ORTHOPAEDIC
INSTITUTE RESEARCH

METABOLIC MEDICINE AND BONE

Bone Health Clinical Service.

Report for the Institute of Orthopaedics 2020

The bone health service currently has members of staff who work in the laboratory and in the bone density unit. Included in the staffing are consultants, speciality doctors, specialist nurses, a clinical scientist, a metabolic technician, radiographers, a DXA technician and HCAs. In the last financial year we scanned over 8000 patients and over 1400 patients received intravenous treatment for their bones. 

In the laboratory over 1300 patient samples were analysed for the bone resorption marker urinary N-telopeptide crosslink of type I collagen (uNTx), a long established marker of bone breakdown as part of the clinical service.  The marker is used to monitor treatment efficacy, monitor treatment holidays and to determine baseline bone turnover.  Our current research interest is primarily in the use of uNTx to monitor treatment response and the bone response during a drug holiday.  We are hoping to submit a paper on the effect of a drug holiday from bisphosphonate treatment on bone turnover, fracture rates and bone mineral density shortly. 

In the summer of 2019 we were awarded a grant from the Rheumatology Charity Trust Fund to allow funding to lease an IDS (Immunodiagnostic Systems Ltd) iSYS speciality automated immunoassay analyser. This was granted to allow us to assess the measurement of the bone formation marker PINP (total procollagen type-1 N-terminal propeptide) in the plasma of patients attending our outpatient clinics. Measuring this marker will allow a more complete assessment of bone status in our patients and improve the precision of our clinical decisions including assessing patients on anabolic therapy (parathyroid hormone), whose use is growing in clinical practice. We have measured 870 patient samples up to March 2020. The iSYS system also has the capability to measure other bone markers including CTX-I (C-terminal telopeptide of Type I collagen), a marker of bone resorption. We have evaluated the impact of diurnal variation and fasting on CTX-I  in a limited number of clinical samples to assess the utility of the marker in our clinical service.
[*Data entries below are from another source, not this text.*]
[src/design/aswe_cell.sv]
// Position cell: holds one ordering entry with its influence row and a partial cost sum.
module aswe_cell (
	input  logic                               clk,
	input  logic                               arst_n,
	input  aswe_pkg::cell_ctl_t                ctl,
	input  aswe_pkg::pos_t                     pos,
	input  aswe_pkg::var_t                     nb_vid,
	input  aswe_pkg::var_t                     nb_tgt,
	input  logic                               nb_tgt_ok,
	input  logic signed [aswe_pkg::ACC_W-1:0]  nb_acc,
	output aswe_pkg::var_t                     vid,
	output aswe_pkg::row_t                     row,
	output aswe_pkg::var_t                     tgt,
	output logic                               tgt_ok,
	output logic signed [aswe_pkg::ACC_W-1:0]  acc
);
	aswe_pkg::var_t                     vid_q;
	aswe_pkg::row_t                     row_q;
	aswe_pkg::var_t                     tgt_q;
	logic                               tgt_ok_q;
	logic signed [aswe_pkg::ACC_W-1:0]  acc_q;

	logic                               in_use;
	logic                               next_ok;
	logic                               hit;
	logic signed [aswe_pkg::TERM_W-1:0] term;
	logic signed [aswe_pkg::ACC_W-1:0]  term_x;
	logic signed [aswe_pkg::ACC_W-1:0]  sw_val;

	always_comb begin
		in_use  = {1'b0, pos} < ctl.n;
		next_ok = ({1'b0, pos} + aswe_pkg::CNT_W'(1)) < ctl.n;
		hit     = in_use && tgt_ok_q && row_q[tgt_q];
		term    = $signed({2'b00, pos, 1'b0}) - $signed({3'b000, ctl.s1})
			- $signed({3'b000, ctl.s2});
		term_x  = {{(aswe_pkg::ACC_W - aswe_pkg::TERM_W){term[aswe_pkg::TERM_W-1]}}, term};
		sw_val  = '0;
		if (in_use && (pos != ctl.s1) && (pos != ctl.s2)) begin
			if (row_q[ctl.v1] && !row_q[ctl.v2]) begin
				sw_val = term_x;
			end else if (row_q[ctl.v2] && !row_q[ctl.v1]) begin
				sw_val = -term_x;
			end
		end
	end

	always_ff @(posedge clk) begin
		case (ctl.mode)
			aswe_pkg::CM_BIT_WR: begin
				if (vid_q == ctl.bit_var) begin
					row_q[ctl.bit_idx] <= ctl.bit_val;
				end
			end
			aswe_pkg::CM_SCAN_SETUP: begin
				tgt_q <= nb_vid;
			end
			aswe_pkg::CM_SCAN: begin
				tgt_q <= nb_tgt;
			end
			default: begin
			end
		endcase
		if (ctl.ld_a_en && (pos == ctl.ld_a_pos)) begin
			vid_q <= ctl.ld_a_var;
			row_q <= ctl.ld_a_row;
		end
		if (ctl.ld_b_en && (pos == ctl.ld_b_pos)) begin
			vid_q <= ctl.ld_b_var;
			row_q <= ctl.ld_b_row;
		end
	end

	always_ff @(posedge clk or negedge arst_n) begin
		if (!arst_n) begin
			tgt_ok_q <= 1'b0;
			acc_q    <= '0;
		end else begin
			case (ctl.mode)
				aswe_pkg::CM_SCAN_SETUP: begin
					tgt_ok_q <= next_ok;
					acc_q    <= '0;
				end
				aswe_pkg::CM_SCAN: begin
					tgt_ok_q <= nb_tgt_ok;
					if (hit) begin
						acc_q <= acc_q + $signed({1'b0, ctl.dsq});
					end
				end
				aswe_pkg::CM_SWAP_EVAL: begin
					acc_q <= sw_val;
				end
				aswe_pkg::CM_DRAIN: begin
					acc_q <= nb_acc;
				end
				default: begin
				end
			endcase
		end
	end

	assign vid    = vid_q;
	assign row    = row_q;
	assign tgt    = tgt_q;
	assign tgt_ok = tgt_ok_q;
	assign acc    = acc_q;
endmodule

[config.mk]
export PLATFORM = sky130hd
export DESIGN_NAME = aswe_cell
export DESIGN_NICKNAME = d
export VERILOG_FILES = /design/src/design/aswe_pkg.sv /design/src/design/aswe_cell.sv
export SDC_FILE = /design/constraint.sdc
export NUM_CORES = 1
export LEC_CHECK = 0
export BUFFER_PORTS_ARGS = -buffer_cell sky130_fd_sc_hd__buf_2
export CORE_MARGIN = 2
export CORE_UTILIZATION = 35
export CTS_BUF_LIST = sky130_fd_sc_hd__clkbuf_4 sky130_fd_sc_hd__clkbuf_8
export DETAILED_ROUTE_END_ITERATION = 8
export SLEW_MARGIN = 10
export SYNTH_ARGS = -nofsm -noshare
export SYNTH_HDL_FRONTEND = slang
export SYNTH_SLANG_ARGS = --single-unit
[constraint.sdc]
create_clock -name clk -period 2.82 [get_ports clk]
set_input_delay 0.564 -clock clk [delete_from_list [all_inputs] [get_ports clk]]
set_output_delay 0.564 -clock clk [all_outputs]
set_load 0.05 [all_outputs]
We were awarded a grant from the Institute Charity to help fund a study to obtain our own reference ranges for both these markers. Ethical approval has been obtained for this and recruiting will hopefully start in the next 12 months. 

Figure 1. IDS (Immunodiagnostic Systems Ltd) iSYS speciality automated immunoassay analyser.

 

Research in the Charles Salt Laboratories.

In last year’s report we mentioned two ongoing studies. The first concerned coeliac disease, a condition associated with gut malabsorption. Whilst low bone density in the spine and hip is well described, issues around appendicular bone density both before and after treatment are less well understood, particularly in women over 50years old. This group is increasingly an age in which coeliac disease is being recognised for the first time and a group which we showed in an earlier paper to be at increased risk of appendicular fractures. Controversy has also existed over whether these patients have low lean body mass due to the disease or whether it is merely associated with the low body weight seen in the patients. We compared patients with coeliac disease with age and weight matched controls and showed that appendicular bone density was significantly lower and that lean mass was also slightly lower, a feature more marked in the upper compared with the lower limb. Some patients were followed up after 7 years. These patients showed no change in appendicular lean mass, but bone density had ceased declining, though it was still below that expected for their age. Coeliac patients in the group that we studied appear to have a deficiency of lean mass that is not corrected by treatment, but the age related decline in bone density is halted but not corrected. These data have been submitted for publication.

Last year we also mentioned a study commenced in 1997 in which we measured bone density in almost 12,000 women aged 50-98yr and our wish to revisit these patients to find out their subsequent treatment persistence and fracture rates. The considerable regulatory issues associated with the ethics of accessing data contained in General Practitioner records for these patients has meant we have not made significant inroads to date in advancing this study.